| Problem requirements |
Pull each line containing "Assumes" from the data.

(Records for processing begins)

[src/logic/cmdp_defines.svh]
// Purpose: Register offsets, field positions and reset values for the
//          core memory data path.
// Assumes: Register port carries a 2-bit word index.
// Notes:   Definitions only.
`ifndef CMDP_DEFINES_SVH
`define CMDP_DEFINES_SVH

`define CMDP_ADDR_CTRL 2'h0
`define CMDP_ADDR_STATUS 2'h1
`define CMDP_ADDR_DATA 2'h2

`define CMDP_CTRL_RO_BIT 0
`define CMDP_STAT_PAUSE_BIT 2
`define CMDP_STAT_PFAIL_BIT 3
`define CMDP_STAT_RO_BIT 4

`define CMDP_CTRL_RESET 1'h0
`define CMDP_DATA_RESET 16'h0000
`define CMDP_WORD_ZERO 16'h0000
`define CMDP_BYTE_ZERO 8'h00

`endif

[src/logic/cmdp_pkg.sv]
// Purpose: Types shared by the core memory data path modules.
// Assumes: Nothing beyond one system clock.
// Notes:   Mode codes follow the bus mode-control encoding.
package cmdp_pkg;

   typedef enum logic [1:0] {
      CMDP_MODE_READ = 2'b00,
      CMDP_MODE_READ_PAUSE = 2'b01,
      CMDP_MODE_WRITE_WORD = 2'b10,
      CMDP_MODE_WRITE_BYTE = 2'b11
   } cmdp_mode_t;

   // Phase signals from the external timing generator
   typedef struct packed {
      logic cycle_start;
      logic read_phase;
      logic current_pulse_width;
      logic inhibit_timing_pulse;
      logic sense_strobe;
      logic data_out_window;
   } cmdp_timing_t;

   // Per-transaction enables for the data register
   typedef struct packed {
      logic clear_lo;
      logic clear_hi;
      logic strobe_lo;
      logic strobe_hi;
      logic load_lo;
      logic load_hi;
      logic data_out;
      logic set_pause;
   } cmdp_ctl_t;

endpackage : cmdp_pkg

(Records for processing ends)

| Solution for this exercise |
// Assumes: Register port carries a 2-bit word index.
// Assumes: Nothing beyond one system clock.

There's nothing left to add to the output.